From: Peter Wu <peter@lekensteyn.nl>
To: "Nguyễn Thái Ngọc Duy" <pclouds@gmail.com>
Cc: git@vger.kernel.org
Subject: Re: [PATCH] archive: support filtering paths with glob
Date: Sat, 13 Sep 2014 12:52:49 +0200 [thread overview]
Message-ID: <1433062.XhRCATRB3s@al> (raw)

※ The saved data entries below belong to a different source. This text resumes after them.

From an optimization exercise on the open Yosys and OpenROAD flow, aimed at small area; shortcuts taken in it are not production practice.
Only simulation tests tie the RTL to the original design; equivalence was not proved.
Power figures rest on the tool's default switching activity, not on a simulated workload.

$ cat flow/design.v
package tlbrr_pkg;
	localparam int ENTRIES    = 32;
	localparam int PAGE_BITS  = 11;
	localparam int FRAME_BITS = 10;
	localparam int STAMP_BITS = 32;
	localparam int SLOT_W     = $clog2(ENTRIES);
	localparam int LFSR_W     = 16;
	localparam logic [LFSR_W-1:0] LFSR_TAPS = 16'hB400;
	localparam logic [LFSR_W-1:0] LFSR_SEED = 16'hACE1;
	localparam logic [1:0] ACT_LOOKUP = 2'd0;
	localparam logic [1:0] ACT_FILL   = 2'd1;
	localparam logic [1:0] ACT_FLUSH  = 2'd2;
	typedef struct packed {
		logic [1:0]            action;
		logic [PAGE_BITS-1:0]  page_number;
		logic [FRAME_BITS-1:0] frame_number;
	} in_item_t;
	typedef struct packed {
		logic                  hit;
		logic [FRAME_BITS-1:0] found_frame;
		logic [SLOT_W-1:0]     slot;
		logic                  evicted;
	} out_item_t;
	typedef struct packed {
		logic latch_in;
		logic scan_start;
		logic scan_step;
		logic commit;
	} dp_cmd_t;
	typedef struct packed {
		logic need_scan;
		logic scan_last;
		logic out_free;
	} dp_stat_t;
	function automatic logic [SLOT_W:0] first_set(input logic [ENTRIES-1:0] vec);
		logic              found;
		logic [SLOT_W-1:0] idx;
		found = 1'b0;
		idx   = '0;
		for (int i = ENTRIES - 1; i >= 0; i--) begin
			if (vec[i]) begin
				found = 1'b1;
				idx   = SLOT_W'(i);
			end
		end
		first_set = {found, idx};
	endfunction
	function automatic logic [LFSR_W-1:0] lfsr_step(input logic [LFSR_W-1:0] cur);
		logic [LFSR_W-1:0] nxt;
		nxt = cur >> 1;
		if (cur[0]) begin
			nxt = nxt ^ LFSR_TAPS;
		end
		lfsr_step = nxt;
	endfunction
endpackage
module tlbrr_ctrl(
	input  logic               clk,
	input  logic               arst_n,
	input  logic               in_valid,
	output logic               in_stall,
	input  tlbrr_pkg::dp_stat_t stat,
	output tlbrr_pkg::dp_cmd_t  cmd
);
	localparam logic [1:0] ST_IDLE   = 2'd0;
	localparam logic [1:0] ST_EXEC   = 2'd1;
	localparam logic [1:0] ST_SCAN   = 2'd2;
	localparam logic [1:0] ST_FINISH = 2'd3;
	logic [1:0] state_q;
	logic [1:0] state_d;
	assign in_stall = (state_q != ST_IDLE);
	always_comb begin
		state_d = state_q;
		cmd     = '0;
		case (state_q)
			ST_IDLE: begin
				if (in_valid) begin
					cmd.latch_in = 1'b1;
					state_d      = ST_EXEC;
				end
			end
			ST_EXEC: begin
				if (stat.need_scan) begin
					cmd.scan_start = 1'b1;
					state_d        = ST_SCAN;
				end else if (stat.out_free) begin
					cmd.commit = 1'b1;
					state_d    = ST_IDLE;
				end
			end
			ST_SCAN: begin
				cmd.scan_step = 1'b1;
				if (stat.scan_last) begin
					state_d = ST_FINISH;
				end
			end
			ST_FINISH: begin
				if (stat.out_free) begin
					cmd.commit = 1'b1;
					state_d    = ST_IDLE;
				end
			end
			default: begin
				state_d = ST_IDLE;
			end
		endcase
	end
	always_ff @(posedge clk or negedge arst_n) begin
		if (!arst_n) begin
			state_q <= ST_IDLE;
		end else begin
			state_q <= state_d;
		end
	end
endmodule
module tlbrr_datapath(
	input  logic                 clk,
	input  logic                 arst_n,
	input  logic                 cfg_we,
	input  logic                 cfg_data,
	input  tlbrr_pkg::in_item_t  in_data,
	output logic                 out_valid,
	input  logic                 out_stall,
	output tlbrr_pkg::out_item_t out_data,
	input  tlbrr_pkg::dp_cmd_t   cmd,
	output tlbrr_pkg::dp_stat_t  stat
);
	tlbrr_pkg::in_item_t              item_q;
	logic                  mode_q;
	logic [tlbrr_pkg::ENTRIES-1:0]    valid_q;
	logic [tlbrr_pkg::PAGE_BITS-1:0]  page_q  [tlbrr_pkg::ENTRIES];
	logic [tlbrr_pkg::FRAME_BITS-1:0] frame_q [tlbrr_pkg::ENTRIES];
	logic [tlbrr_pkg::STAMP_BITS-1:0] stamp_q [tlbrr_pkg::ENTRIES];
	logic [tlbrr_pkg::STAMP_BITS-1:0] counter_q;
	logic [tlbrr_pkg::LFSR_W-1:0]     lfsr_q;
	logic [tlbrr_pkg::SLOT_W-1:0]     scan_idx_q;
	logic [tlbrr_pkg::SLOT_W-1:0]     best_q;
	logic [tlbrr_pkg::STAMP_BITS-1:0] least_q;
	logic                  out_valid_q;
	tlbrr_pkg::out_item_t             out_q;
	logic [tlbrr_pkg::ENTRIES-1:0]    match_vec;
	logic [tlbrr_pkg::SLOT_W:0]       hit_enc;
	logic [tlbrr_pkg::SLOT_W:0]       free_enc;
	logic                  hit_any;
	logic [tlbrr_pkg::SLOT_W-1:0]     hit_idx;
	logic                  free_any;
	logic [tlbrr_pkg::SLOT_W-1:0]     free_idx;
	logic [tlbrr_pkg::LFSR_W-1:0]     lfsr_next;
	logic [tlbrr_pkg::SLOT_W-1:0]     fill_idx;
	logic [tlbrr_pkg::STAMP_BITS-1:0] scan_rd;
	tlbrr_pkg::out_item_t             out_next;
	always_comb begin
		for (int i = 0; i < tlbrr_pkg::ENTRIES; i++) begin
			match_vec[i] = valid_q[i] && (page_q[i] == item_q.page_number);
		end
	end
	assign hit_enc   = tlbrr_pkg::first_set(match_vec);
	assign free_enc  = tlbrr_pkg::first_set(~valid_q);
	assign hit_any   = hit_enc[tlbrr_pkg::SLOT_W];
	assign hit_idx   = hit_enc[tlbrr_pkg::SLOT_W-1:0];
	assign free_any  = free_enc[tlbrr_pkg::SLOT_W];
	assign free_idx  = free_enc[tlbrr_pkg::SLOT_W-1:0];
	assign lfsr_next = tlbrr_pkg::lfsr_step(lfsr_q);
	assign scan_rd   = stamp_q[scan_idx_q];
	always_comb begin
		if (free_any) begin
			fill_idx = free_idx;
		end else if (mode_q) begin
			fill_idx = lfsr_next[tlbrr_pkg::SLOT_W-1:0];
		end else begin
			fill_idx = best_q;
		end
	end
	always_comb begin
		out_next = '0;
		case (item_q.action)
			tlbrr_pkg::ACT_LOOKUP: begin
				if (hit_any) begin
					out_next.hit         = 1'b1;
					out_next.found_frame = frame_q[hit_idx];
					out_next.slot        = hit_idx;
				end
			end
			tlbrr_pkg::ACT_FILL: begin
				out_next.slot    = fill_idx;
				out_next.evicted = !free_any;
			end
			default: begin
				out_next = '0;
			end
		endcase
	end
	assign stat.need_scan = (item_q.action == tlbrr_pkg::ACT_FILL) && (&valid_q) && !mode_q;
	assign stat.scan_last = (scan_idx_q == tlbrr_pkg::SLOT_W'(tlbrr_pkg::ENTRIES - 1));
	assign stat.out_free  = !out_valid_q || !out_stall;
	assign out_valid = out_valid_q;
	assign out_data  = out_q;
	always_ff @(posedge clk or negedge arst_n) begin
		if (!arst_n) begin
			mode_q      <= 1'b0;
			valid_q     <= '0;
			for (int i = 0; i < tlbrr_pkg::ENTRIES; i++) begin
				stamp_q[i] <= '0;
			end
			counter_q   <= '0;
			lfsr_q      <= tlbrr_pkg::LFSR_SEED;
			out_valid_q <= 1'b0;
		end else begin
			if (cfg_we) begin
				mode_q <= cfg_data;
			end
			if (cmd.commit) begin
				out_valid_q <= 1'b1;
			end else if (!out_stall) begin
				out_valid_q <= 1'b0;
			end
			if (cmd.commit) begin
				case (item_q.action)
					tlbrr_pkg::ACT_LOOKUP: begin
						if (hit_any && !mode_q) begin
							stamp_q[hit_idx] <= counter_q;
							counter_q        <= counter_q + 1'b1;
						end
					end
					tlbrr_pkg::ACT_FILL: begin
						valid_q[fill_idx] <= 1'b1;
						if (!mode_q) begin
							stamp_q[fill_idx] <= counter_q;
							counter_q         <= counter_q + 1'b1;
						end else if (!free_any) begin
							lfsr_q <= lfsr_next;
						end
					end
					tlbrr_pkg::ACT_FLUSH: begin
						valid_q <= '0;
					end
					default: begin
						valid_q <= valid_q;
					end
				endcase
			end
		end
	end
	always_ff @(posedge clk) begin
		if (cmd.latch_in) begin
			item_q <= in_data;
		end
		if (cmd.commit) begin
			out_q <= out_next;
			if (item_q.action == tlbrr_pkg::ACT_FILL) begin
				page_q[fill_idx]  <= item_q.page_number;
				frame_q[fill_idx] <= item_q.frame_number;
			end
		end
		if (cmd.scan_start) begin
			scan_idx_q <= tlbrr_pkg::SLOT_W'(1);
			best_q     <= '0;
			least_q    <= stamp_q[0];
		end else if (cmd.scan_step) begin
			scan_idx_q <= scan_idx_q + 1'b1;
			if (scan_rd < least_q) begin
				least_q <= scan_rd;
				best_q  <= scan_idx_q;
			end
		end
	end
endmodule
module tlb_lru_random_replace_top(
	input  logic                 clk,
	input  logic                 arst_n,
	input  logic                 cfg_we,
	input  logic                 cfg_data,
	input  logic                 in_valid,
	output logic                 in_stall,
	input  tlbrr_pkg::in_item_t  in_data,
	output logic                 out_valid,
	input  logic                 out_stall,
	output tlbrr_pkg::out_item_t out_data
);
	tlbrr_pkg::dp_cmd_t  cmd;
	tlbrr_pkg::dp_stat_t stat;
	tlbrr_ctrl u_ctrl (
		.clk      (clk),
		.arst_n   (arst_n),
		.in_valid (in_valid),
		.in_stall (in_stall),
		.stat     (stat),
		.cmd      (cmd)
	);
	tlbrr_datapath u_dp (
		.clk       (clk),
		.arst_n    (arst_n),
		.cfg_we    (cfg_we),
		.cfg_data  (cfg_data),
		.in_data   (in_data),
		.out_valid (out_valid),
		.out_stall (out_stall),
		.out_data  (out_data),
		.cmd       (cmd),
		.stat      (stat)
	);
endmodule
$ cat flow/run.sh
#!/bin/bash
# synth_recipe.tcl (not shown) runs the flow's synth.tcl, then flattens the netlist and writes it again
# the make line also repeats each setting of config.mk as NAME=value (left out here)
make -C /OpenROAD-flow-scripts/flow DESIGN_CONFIG=/design/flow/config.mk WORK_HOME=/design/flow/orfs CLKGATE_MAP_FILE= SYNTH_SCRIPT=/design/flow/synth_recipe.tcl finish
$ cat flow/config.mk
export PLATFORM = sky130hd
export DESIGN_NAME = tlb_lru_random_replace_top
export DESIGN_NICKNAME = tlb_lru_random_replace_top
export VERILOG_FILES = /design/flow/design.v
export SDC_FILE = /design/flow/constraint.sdc
export NUM_CORES = 4
export LEC_CHECK = 0
export CAP_MARGIN = 20
export CORE_MARGIN = 2
export CORE_UTILIZATION = 40
export SLEW_MARGIN = 20
$ cat flow/constraint.sdc
create_clock -name core_clock -period 7.5 [get_ports {clk}]
set_input_delay 1.5000 -clock core_clock [delete_from_list [all_inputs] [get_ports {clk}]]
set_output_delay 1.5000 -clock core_clock [all_outputs]
set_load 0.01 [all_outputs]
==> impl_metrics.json <==
{
  "post_cts_buffers": 0,
  "num_vias": 52240,
  "grt_usage": 0.2457,
  "cts_buffers": 197,
  "gp_congestion": 0.8922,
  "cts_sinks": 1862,
  "antenna_left": 0,
  "die_w_um": 456.4,
  "slew_violations": 0,
  "fin_crit_sh": 0.8704,
  "drcViolationCount": 0,
  "clkPwrFrac": 0.411,
  "hold_class": "reg -> reg",
  "start_util": 0.4014,
  "pwr-share-comb": 0.105,
  "io_buffer_count": 47,
  "crit_top_cell": "a21oi_1",
  "critPathBufInv": 1,
  "fin_skew_ps": 98.37,
  "worstPathArrival_ps": 7000,
  "syn_avg_cell_area_um2": 14.20,
  "outcome": "finished clean",
  "grt_overflow": 0,
  "hold_buffers": 0,
  "tns_ps": 0,
  "tightest_slew_ps": 1146,
  "power.switching_mw": 6.275,
  "ys_seq_area_frac": 0.6142,
  "cp_slowest_cell": "or2_2",
  "fin_crit_ps": 6528,
  "synthFlopType": "dfrtp_1",
  "async_reset_ff_frac": 0.5951,
  "synth_edf_count": 744,
  "cp_top_family": "simple AND/OR/NAND/NOR gates",
  "viasPerCell": 6.021,
  "detail_route.wl_per_cell_um": 30.03,
  "io_pins": 48,
  "critical_path_class": "reg -> reg",
  "core-area_mm2": 0.2040,
  "place_hpwl_um": 163400,
  "final_util": 0.4545,
  "seq_power_share": 0.484,
  "wirelength_um": 260600,
  "p_int_mw": 17.66,
  "syn_area_mm2": 0.08186,
  "htreeDepth": 4,
  "clk_latency_ps": 890,
  "ys_warn_count": 3,
  "antenna_found_initial": 3,
  "leakagePower_nw": 39.06,
  "grt_setup_unrepaired": "false",
  "diodes": 0,
  "ys_seq_elements": 1862,
  "cp_max_fo": 32,
  "endpoint_kind": "flop",
  "syn_inst": 5765,
  "synthToLayoutAreaGrowth_pct": 13.23,
  "row_count": 166,
  "power_density_mw_per_mm2": 258.2,
  "max_freq_mhz": 153.2,
  "grt_first_pass_wirelength_um": 376500,
  "synth_fp_nets": 5841,
  "netSwitchingFraction": 0.2621,
  "die_h_um": 456.4,
  "drive_gt1_frac": 0.2722,
  "clk_pin_slew_worst_paths_ps": 60,
  "cts_tree": "built",
  "slew_headroom": 0.2330,
  "clockBufferDepth": 3,
  "grt_pass1_vias": 51480,
  "cts_root_buf": "clkbuf_16",
  "setup-violations-final": 0,
  "fillers": 17990,
  "peakVddDrop_mv": 0.2937,
  "grt_max_degree": 173,
  "dieArea_mm2": 0.2083,
  "cpPeakStageDelay_ps": 840,
  "ys_types": 100,
  "finalHoldViolCount": 0,
  "cts_resized": 0,
  "fin_nets": 5900,
  "crit_chain": "nand2b_1, nor2_4, buf_4, a22o_1, a221oi_1, nand4_1, nor3_1, a21oi_1, ha_1, a21o_1, a21oi_1, nor2b_1, o21ai_0, nand2b_1, a211oi_1, a21oi_1, nor3_2, or2_2",
  "worst_ep_required_time_ps": 7980,
  "drt_pre_antenna_iters": 6,
  "drt_iter0_drc": 5681,
  "cp-start-kind": "flop",
  "max-cap-violations": 0
}
power groups by stage:
stage	combinational [mW]	sequential (mW)	clock (mW)
6_report	2.52	11.6	9.83
5_1_grt	2.68	11.6	10.4
4_1_cts	2.47	11.6	9.95
3_5_place_dp	2.46	11.8	0
3_3_place_gp	2.40	11.8	0
2_1_floorplan	1.50	11.7	0
per-stage QoR:
stage	worst slack (ps)	hold WS, ps	power [mW]	cell area [um2]	instances
CTS	1056	478.9	24.03	92560	8668
detailed placement	1098	469.7	14.27	86020	8305
global placement	1118	459.5	14.20	85960	8303
finish	972.2	473.8	23.94	92690	8676
floorplan	2692	446.0	13.16	81860	5765
global route	618.3	500.0	24.67	92690	8676
metal layers:
layer  share of wire  GRT usage  wire length (um)  vias to the layer above
met4           0.031    0.07478              8088                        4
met5        0.000058          0                15                        -
met3           0.078    0.04745             20220                      452
met1            0.43     0.3445            111800                    27580
met2            0.46     0.3861            120500                     2332
li1                -          -                 -                    21870
final cells by class:
cell class                      instances  area [um2]  area share
Clock buffer                          286        5658     0.06104
Clock inverter                         77       889.6    0.009597
Inverter                               67       251.5    0.002713
Multi-Input combinational cell       3408       29500      0.3183
Sequential cell                      1862       50290      0.5425
Tap cell                             2688        3363     0.03628
Timing Repair Buffer                  288        2744     0.02960
cell usage in the layout, fill, tap and decap left out, drive strengths merged, types with 9 or more instances in the layout:
| cell type | synthesis | final |
|---|---|---|
| dfrtp | 1100 | 1100 |
| buf | 190 | 242 |
| nor2b | 16 | 16 |
| a22o | 150 | 150 |
| mux2 | 1073 | 1073 |
| mux2i | 117 | 117 |
| nand4 | 251 | 251 |
| or2 | 10 | 10 |
| a21oi | 71 | 71 |
| a21o | 9 | 9 |
| clkdlybuf4s50 | 0 | 46 |
| o22ai | 22 | 22 |
| a22oi | 203 | 203 |
| a222oi | 32 | 32 |
| a32o | 25 | 25 |
| nand3 | 94 | 94 |
| nor3 | 116 | 116 |
| dfxtp | 10 | 10 |
| xor2 | 19 | 19 |
| edfxtp | 744 | 744 |
| o21ai | 86 | 86 |
| clkinv | 2 | 59 |
| nand2 | 170 | 170 |
| a31oi | 11 | 11 |
| nor2 | 196 | 196 |
| xnor2 | 374 | 374 |
| and2 | 10 | 10 |
| or3 | 15 | 15 |
| and3 | 13 | 13 |
| nor4 | 15 | 15 |
| inv | 65 | 72 |
| nand2b | 23 | 23 |
| a221oi | 141 | 141 |
| ha | 47 | 47 |
| clkbuf | 238 | 286 |
| a211oi | 21 | 21 |
path summary, 6_finish.rpt:
check                           cells after the start                from             endpoint  slack [ps]
worst max-delay path                               18  u_dp.scan_idx_q[2]      u_dp.least_q[5]         970
worst min-delay path                                2     u_dp.lfsr_q[10]      u_dp.lfsr_q[10]         470
worst max register to register                     18  u_dp.scan_idx_q[2]      u_dp.least_q[5]         970
worst min register to register                      2     u_dp.lfsr_q[10]      u_dp.lfsr_q[10]         470
max in group asynchronous                           3              arst_n  u_dp.stamp_q[19][4]        4900
min in group asynchronous                           1              arst_n   u_dp.stamp_q[1][3]         740
logic make-up (layout without fill, tap and decap cells):
family | count (synthesis) | count (layout) | share of synthesized area
AOI/OAI and AO/OA | 824 | 824 | 0.07873
adders and majority gates | 47 | 47 | 0.007183
DFF | 1862 | 1862 | 0.6142
buffers and inverters | 495 | 718 | 0.03072
and+or+nand+nor | 954 | 954 | 0.06098
muxes | 1190 | 1190 | 0.1661
xor gates and xnor gates | 393 | 393 | 0.04214
registers in the layout (all words and copies together), names as in the netlist:
| register | flops |
|---|---|
| u_dp.stamp_q | 1024 |
| u_dp.page_q | 352 |
| u_dp.frame_q | 320 |
| u_dp.counter_q | 32 |
| u_dp.least_q | 32 |
| u_dp.valid_q | 32 |
| u_dp.item_q | 23 |
| u_dp.out_q | 17 |
| u_dp.lfsr_q | 16 |
| u_dp.best_q | 5 |
| u_dp.scan_idx_q | 5 |
| u_ctrl.state_q | 2 |
| u_dp.mode_q | 1 |
| u_dp.out_valid_q | 1 |
worst reg2reg max path, cell delays in order, from the launching register on:
cell      delay (ps)
dfxtp_1          590
nand2b_1         740
nor2_4           300
buf_4            360
a22o_1           300
a221oi_1         240
nand4_1          140
nor3_1           380
a21oi_1          160
ha_1             310
a21o_1           160
a21oi_1          150
nor2b_1           70
o21ai_0          150
nand2b_1          80
a211oi_1         420
a21oi_1          170
nor3_2           560
or2_2            840
synthesized netlist by cell type, types with 7 or more instances:
library cell / instances / area, um2
and2_1: 10 / 62.56
o21ai_0: 83 / 415.4
a31oi_1: 10 / 62.56
a32o_1: 25 / 250.2
o22ai_1: 22 / 137.6
nor2_1: 192 / 720.7
mux2i_1: 117 / 1171
nand2b_1: 23 / 143.9
buf_1: 19 / 71.32
or2_2: 7 / 43.79
buf_4: 26 / 195.2
mux2_4: 91 / 1366
nor3_2: 9 / 90.09
nor2b_1: 16 / 100.1
dfrtp_1: 1100 / 27530
o211ai_1: 7 / 52.55
clkbuf_1: 237 / 889.6
nand3_1: 93 / 465.5
buf_6: 35 / 394.1
a211oi_1: 20 / 150.1
inv_1: 59 / 221.5
nor3_1: 107 / 535.5
dfxtp_1: 10 / 200.2
buf_2: 96 / 480.5
ha_1: 47 / 588.1
or3_1: 14 / 87.58
nor4_1: 14 / 87.58
edfxtp_1: 744 / 22340
a221oi_1: 137 / 1200
xnor2_1: 373 / 3267
a22o_1: 149 / 1305
dfstp_2: 8 / 210.2
mux2_2: 821 / 9245
xor2_1: 19 / 166.4
a22oi_1: 200 / 1501
mux2_1: 161 / 1813
nand2_1: 155 / 581.8
nand2_2: 15 / 93.84
a21o_1: 9 / 67.56
nand4_1: 250 / 1564
a21oi_1: 67 / 335.3
buf_8: 11 / 165.2
and3_1: 12 / 75.07
a222oi_1: 32 / 320.3

[port drivers added, routing unchanged]
The results above use ideal ports. As a check the final layout listed here was re-extracted and re-timed, cells and wires unchanged. Step 1 (the two cells are an assumption about what drives the block):
set clk [get_ports {clk}]
set_driving_cell -lib_cell sky130_fd_sc_hd__clkbuf_16 $clk
set_driving_cell -lib_cell sky130_fd_sc_hd__buf_2 [delete_from_list [all_inputs] $clk]
Step 2, shift: input delay + t, output delay - t, t = (earliest + latest rising clock arrival at the registers) / 2. This alone moves slack from input paths to output paths. a / b / c = ideal ports / drivers / drivers and shift; a / b = the first two.
t (ns): 0.930
setup slack, ns: 0.972 / 0.972 / 0.972
latest minus earliest clock arrival (ns): 0.098 / 0.098
worst data-port slew with drivers (ns): 0.05
After both steps this run still meets setup and hold. The setup slack of this run moves by 0.000 ns with the drivers and by 0.000 ns with both steps.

In-Reply-To: <1409837872-20837-1-git-send-email-pclouds@gmail.com>
On Thursday 04 September 2014 20:37:52 Nguyễn Thái Ngọc Duy wrote:
> This patch fixes two problems with using :(glob) (or even "*.c"
> without ":(glob)").
>
> The first one is we forgot to turn on the 'recursive' flag in struct
> pathspec. Without that, tree_entry_interesting() will not mark
> potential directories "interesting" so that it can confirm whether
> those directories have anything matching the pathspec.
>
> The marking directories interesting has a side effect that we need to
> walk inside a directory to realize that there's nothing interested in
> there. By that time, 'archive' code has already written the (empty)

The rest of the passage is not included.